Expedia is a global travel platform. It has three business segments: Expedia Product and Technology, Expedia Brands and Expedia for Business.
It's brands includes Expedia, Hotels.com, Expedia Partner Solutions, Vrbo, trivago, Orbitz, Travelocity, Hotwire, Wotfi, ebookers, CheapTickets, Expedia Group Media Solutions, CarRentals.com, and Expedia Cruises.
A Surprising Miss in the Fourth Quarter of 2022
On Feb 9, 2023, Expedia reported fourth quarter and full year 2022 results. It posted a big miss on the fourth quarter, reporting $1.26 versus the consensus of $1.85. That's a 31% miss.
With travel demand so strong, what went wrong?
Expedia said the quarter was negatively impacted by severe weather but that demand was "markedly stronger" since the start of the year.
2022 was a strong rebound year coming out of the pandemic downturn. Booked room nights were up 26% and revenue gained 36% last year.
"We begin '23 with record app usage and member counts, led by Expedia US, the first of our brands to deploy new capabilities and marketing strategies. This year, we are excited to see these benefits accrue to more of our brands and geographies, driving further growth and margin expansion," said Peter Kern, CEO.
Earnings Estimates for 2023 and 2024 on the Rise
The analysts are still bullish on travel, and Expedia, for the next two years. Demand is still strong.
3 estimates are up for 2023 in the last 30 days, although 1 estimate has also been cut, pushing up the Zacks Consensus Estimate to $9.23 from $8.97 during that time.
This is earnings growth of 35.9% over 2022 as Expedia only earned $6.79 last year.
Analysts expect further growth in 2024 as well.
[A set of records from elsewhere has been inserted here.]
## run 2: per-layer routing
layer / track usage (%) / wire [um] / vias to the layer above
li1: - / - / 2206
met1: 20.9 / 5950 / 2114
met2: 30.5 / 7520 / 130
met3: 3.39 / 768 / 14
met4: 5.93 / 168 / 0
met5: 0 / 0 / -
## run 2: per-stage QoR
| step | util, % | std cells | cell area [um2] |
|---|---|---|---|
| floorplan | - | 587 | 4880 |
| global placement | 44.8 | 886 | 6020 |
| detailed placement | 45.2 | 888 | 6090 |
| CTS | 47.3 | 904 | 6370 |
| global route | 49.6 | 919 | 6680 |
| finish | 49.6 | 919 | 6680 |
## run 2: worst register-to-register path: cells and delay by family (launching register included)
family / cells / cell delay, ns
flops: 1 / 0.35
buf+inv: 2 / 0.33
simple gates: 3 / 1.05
--- src/rtl/eprisc_pkg.sv ---
// eprisc fetch: shared widths, reset PC and the fetch-entry bundle.
// Used by eprisc_fetch_unit and eprisc_fetch_fifo.
package eprisc_pkg;

  localparam int EPRISC_ADDR_W = 8;
  localparam int EPRISC_DATA_W = 32;
  localparam logic [EPRISC_ADDR_W-1:0] EPRISC_RESET_PC = '0;

  typedef struct packed {
    logic [EPRISC_DATA_W-1:0] instr;
    logic [EPRISC_ADDR_W-1:0] pc;
  } fetch_entry_t;

endpackage

--- src/rtl/eprisc_fetch_fifo.sv ---
// eprisc prefetch FIFO: DEPTH x W entries, synchronous flush,
// power-of-2 pointer wrap by masking.
module eprisc_fetch_fifo #(
  parameter int DEPTH = 4,
  parameter int W     = 40,
  localparam int AW   = $clog2(DEPTH)
) (
  input  logic         clk,
  input  logic         rst,
  input  logic         push,
  input  logic         pop,
  input  logic         flush,
  input  logic [W-1:0] wdata,
  output logic [W-1:0] rdata,
  output logic [AW:0]  count,
  output logic         full,
  output logic         empty
);

  localparam logic [AW-1:0] MASK = AW'(DEPTH - 1);

  logic [W-1:0]  mem_q [DEPTH];
  logic [W-1:0]  mem_d [DEPTH];
  logic [AW-1:0] rd_ptr_q, rd_ptr_d;
  logic [AW-1:0] wr_ptr_q, wr_ptr_d;
  logic [AW:0]   count_q, count_d;
  logic          do_push, do_pop;

  assign count = count_q;
  assign full  = (count_q == (AW+1)'(DEPTH));
  assign empty = (count_q == '0);
  assign rdata = mem_q[rd_ptr_q];

  always_comb begin
    mem_d    = mem_q;
    rd_ptr_d = rd_ptr_q;
    wr_ptr_d = wr_ptr_q;
    count_d  = count_q;
    do_pop   = pop && !empty;
    do_push  = push && (!full || do_pop);
    if (flush) begin
      rd_ptr_d = '0;
      wr_ptr_d = '0;
      count_d  = '0;
    end else begin
      if (do_push) begin
        mem_d[wr_ptr_q] = wdata;
        wr_ptr_d = (wr_ptr_q + 1'b1) & MASK;
      end
      if (do_pop) begin
        rd_ptr_d = (rd_ptr_q + 1'b1) & MASK;
      end
      if (do_push && !do_pop) begin
        count_d = count_q + 1'b1;
      end else if (do_pop && !do_push) begin
        count_d = count_q - 1'b1;
      end
    end
  end

  // Storage is cleared on reset so the head reads zero out of reset.
  always_ff @(posedge clk) begin
    if (rst) begin
      for (int i = 0; i < DEPTH; i++) begin
        mem_q[i] <= '0;
      end
      rd_ptr_q <= '0;
      wr_ptr_q <= '0;
      count_q  <= '0;
    end else begin
      mem_q    <= mem_d;
      rd_ptr_q <= rd_ptr_d;
      wr_ptr_q <= wr_ptr_d;
      count_q  <= count_d;
    end
  end

endmodule

--- src/rtl/eprisc_fetch_unit.sv ---
// eprisc fetch stage: PC, 1-cycle ROM capture, prefetch FIFO, redirect.
// Optional EPRISC_FETCH_PERF_EN adds push/redirect counters.
module eprisc_fetch_unit
  import eprisc_pkg::*;
#(
  parameter int ADDR_W = EPRISC_ADDR_W,
  parameter int DATA_W = EPRISC_DATA_W,
  parameter int DEPTH  = 4,
  parameter logic [ADDR_W-1:0] RESET_PC = ADDR_W'(EPRISC_RESET_PC)
) (
  input  logic              iClk,
  input  logic              iRst,
  output logic [ADDR_W-1:0] oRomAddr,
  output logic              oRomEn,
  input  logic [DATA_W-1:0] iRomData,
  output logic              oValid,
  output logic [DATA_W-1:0] oInstr,
  output logic [ADDR_W-1:0] oInstrPC,
  input  logic              iReady,
`ifdef EPRISC_FETCH_PERF_EN
  output logic [15:0]       oFetchCnt,
  output logic [15:0]       oFlushCnt,
`endif
  input  logic              iRedirect,
  input  logic [ADDR_W-1:0] iTarget
);

  localparam int CW = $clog2(DEPTH) + 1;

  logic [ADDR_W-1:0] pc_q, pc_d;
  logic [ADDR_W-1:0] issue_pc_q, issue_pc_d;
  logic              inflight_q, inflight_d;
  logic [CW-1:0]     count;
  logic              full, empty;
  logic              issue, push, pop;
  logic [DATA_W+ADDR_W-1:0] head;

  eprisc_fetch_fifo #(
    .DEPTH (DEPTH),
    .W     (DATA_W + ADDR_W)
  ) u_fifo (
    .clk   (iClk),
    .rst   (iRst),
    .push  (push),
    .pop   (pop),
    .flush (iRedirect),
    .wdata ({iRomData, issue_pc_q}),
    .rdata (head),
    .count (count),
    .full  (full),
    .empty (empty)
  );

  assign oRomAddr           = pc_q;
  assign oRomEn             = inflight_q;
  assign oValid             = !empty;
  assign {oInstr, oInstrPC} = head;

  // Credit uses the pre-pop count, so an in-flight word always has room.
  assign issue = !iRedirect && !full &&
                 ((count + CW'(inflight_q)) < CW'(DEPTH));
  assign push  = inflight_q && !iRedirect;
  assign pop   = !empty && iReady && !iRedirect;

  always_comb begin
    pc_d       = pc_q;
    issue_pc_d = issue_pc_q;
    inflight_d = issue;
    if (iRedirect) begin
      pc_d = iTarget;
    end else if (issue) begin
      pc_d       = pc_q + 1'b1;
      issue_pc_d = pc_q;
    end
  end

  always_ff @(posedge iClk) begin
    if (iRst) begin
      pc_q       <= RESET_PC;
      issue_pc_q <= '0;
      inflight_q <= 1'b0;
    end else begin
      pc_q       <= pc_d;
      issue_pc_q <= issue_pc_d;
      inflight_q <= inflight_d;
    end
  end

`ifdef EPRISC_FETCH_PERF_EN
  logic [15:0] fetch_cnt_q, fetch_cnt_d;
  logic [15:0] flush_cnt_q, flush_cnt_d;

  assign oFetchCnt = fetch_cnt_q;
  assign oFlushCnt = flush_cnt_q;

  always_comb begin
    fetch_cnt_d = fetch_cnt_q;
    flush_cnt_d = flush_cnt_q;
    if (push && fetch_cnt_q != 16'hFFFF) begin
      fetch_cnt_d = fetch_cnt_q + 1'b1;
    end
    if (iRedirect && flush_cnt_q != 16'hFFFF) begin
      flush_cnt_d = flush_cnt_q + 1'b1;
    end
  end

  always_ff @(posedge iClk) begin
    if (iRst) begin
      fetch_cnt_q <= '0;
      flush_cnt_q <= '0;
    end else begin
      fetch_cnt_q <= fetch_cnt_d;
      flush_cnt_q <= flush_cnt_d;
    end
  end
`endif

endmodule

--- config.mk ---
export PLATFORM = sky130hd
export DESIGN_NAME = eprisc_fetch_unit
export DESIGN_NICKNAME = d
export VERILOG_FILES = /design/src/rtl/eprisc_pkg.sv /design/src/rtl/eprisc_fetch_fifo.sv /design/src/rtl/eprisc_fetch_unit.sv
export SDC_FILE = /design/constraint.sdc
export NUM_CORES = 1
export LEC_CHECK = 0
export ABC_CLOCK_PERIOD_IN_PS = 4700
export CORE_ASPECT_RATIO = 0.8
export CORE_MARGIN = 5
export CORE_UTILIZATION = 55
export DETAILED_ROUTE_END_ITERATION = 10
export DONT_BUFFER_PORTS = 1
export PLACE_DENSITY = 0.67
export RECOVER_POWER = 25
export SLEW_MARGIN = 10
export SYNTH_ARGS = -nofsm -noshare
export SYNTH_HDL_FRONTEND = slang
export SYNTH_HIERARCHICAL = 1
export SYNTH_SLANG_ARGS = --single-unit
--- constraint.sdc ---
create_clock -name iClk -period 4.7 [get_ports iClk]
set_clock_uncertainty 0.05 [all_clocks]
set_input_delay 0.47 -clock iClk [delete_from_list [all_inputs] [get_ports iClk]]
set_output_delay 0.47 -clock iClk [all_outputs]
set_load 0.05 [all_outputs]
File: src/rtl/iir_sos_pkg.sv
// Shared definitions for the biquad-cascade scheduler: FSM states, tap codes,
// registered strobe bundle and a width helper.
package iir_sos_pkg;
    localparam int MAC_PHASES = 5;
    localparam int PH_W       = 3;

    typedef enum logic [2:0] {
        S_IDLE, S_SCALE_IN, S_MAC, S_SEC_SCALE, S_DONE, S_FLUSH
    } state_t;

    // MAC phase number doubles as the datapath tap select
    typedef enum logic [PH_W-1:0] {
        TAP_X = 3'd0, TAP_X1 = 3'd1, TAP_X2 = 3'd2, TAP_Y1 = 3'd3, TAP_Y2 = 3'd4
    } tap_e;

    typedef struct packed {
        logic acc_clr;
        logic acc_en;
        logic scale_en;
        logic sec_done;
        logic state_clr;
        logic out_valid;
        logic busy;
    } strobe_t;

    function automatic int clog2(input int n);
        int r;
        r = 0;
        while ((1 << r) < n) r++;
        return (r < 1) ? 1 : r;
    endfunction
endpackage

File: src/rtl/iir_sos_scheduler_if.sv
// Sample handshake plus datapath control bundle between scheduler and IIR datapath.
interface iir_sos_scheduler_if #(
    parameter int NUM_SOS = 4,
    parameter int CNT_W   = 16
);
    import iir_sos_pkg::*;
    localparam int SEC_W   = clog2(NUM_SOS);
    localparam int COEF_AW = clog2(NUM_SOS * MAC_PHASES);
    localparam int SCALE_W = clog2(NUM_SOS + 1);

    logic               in_valid, in_ready, flush, ovf_in, sample_load;
    logic [SEC_W-1:0]   sec_idx;
    logic [COEF_AW-1:0] coef_addr;
    logic [2:0]         tap_sel;
    logic               acc_clr, acc_en, scale_en;
    logic [SCALE_W-1:0] scale_sel;
    logic               sec_done, state_clr, out_valid, busy, ovf_flag;
    logic [CNT_W-1:0]   sample_cnt;

    modport master (
        input  in_valid, flush, ovf_in,
        output in_ready, sample_load, sec_idx, coef_addr, tap_sel, acc_clr, acc_en,
               scale_en, scale_sel, sec_done, state_clr, out_valid, busy, ovf_flag,
               sample_cnt
    );
    modport slave (
        output in_valid, flush, ovf_in,
        input  in_ready, sample_load, sec_idx, coef_addr, tap_sel, acc_clr, acc_en,
               scale_en, scale_sel, sec_done, state_clr, out_valid, busy, ovf_flag,
               sample_cnt
    );
endinterface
The 2024 Zacks Consensus Estimate is up in the last 30 days to $11.64 from $10.79. That's another 26% earnings growth.
Shares Are Cheap
Expedia shares sold off in 2022 along with the other growth stocks. It declined 47% in the last year.
But, along with the earnings rising, that means the stock is cheap on a classic valuation basis. It has a forward P/E of just 12.6. A P/E under 15 usually indicates value.
Expedia also has a PEG ratio of 0.9. A PEG ratio under 1.0 means a company has both growth and value. It's also a sign the stock is cheap.
Expedia is shareholder friendly and has an ongoing share repurchase program. In the fourth quarter of 2022, it repurchased about 3.7 million shares for $347 million. It has about 18 million shares remaining under the authorization.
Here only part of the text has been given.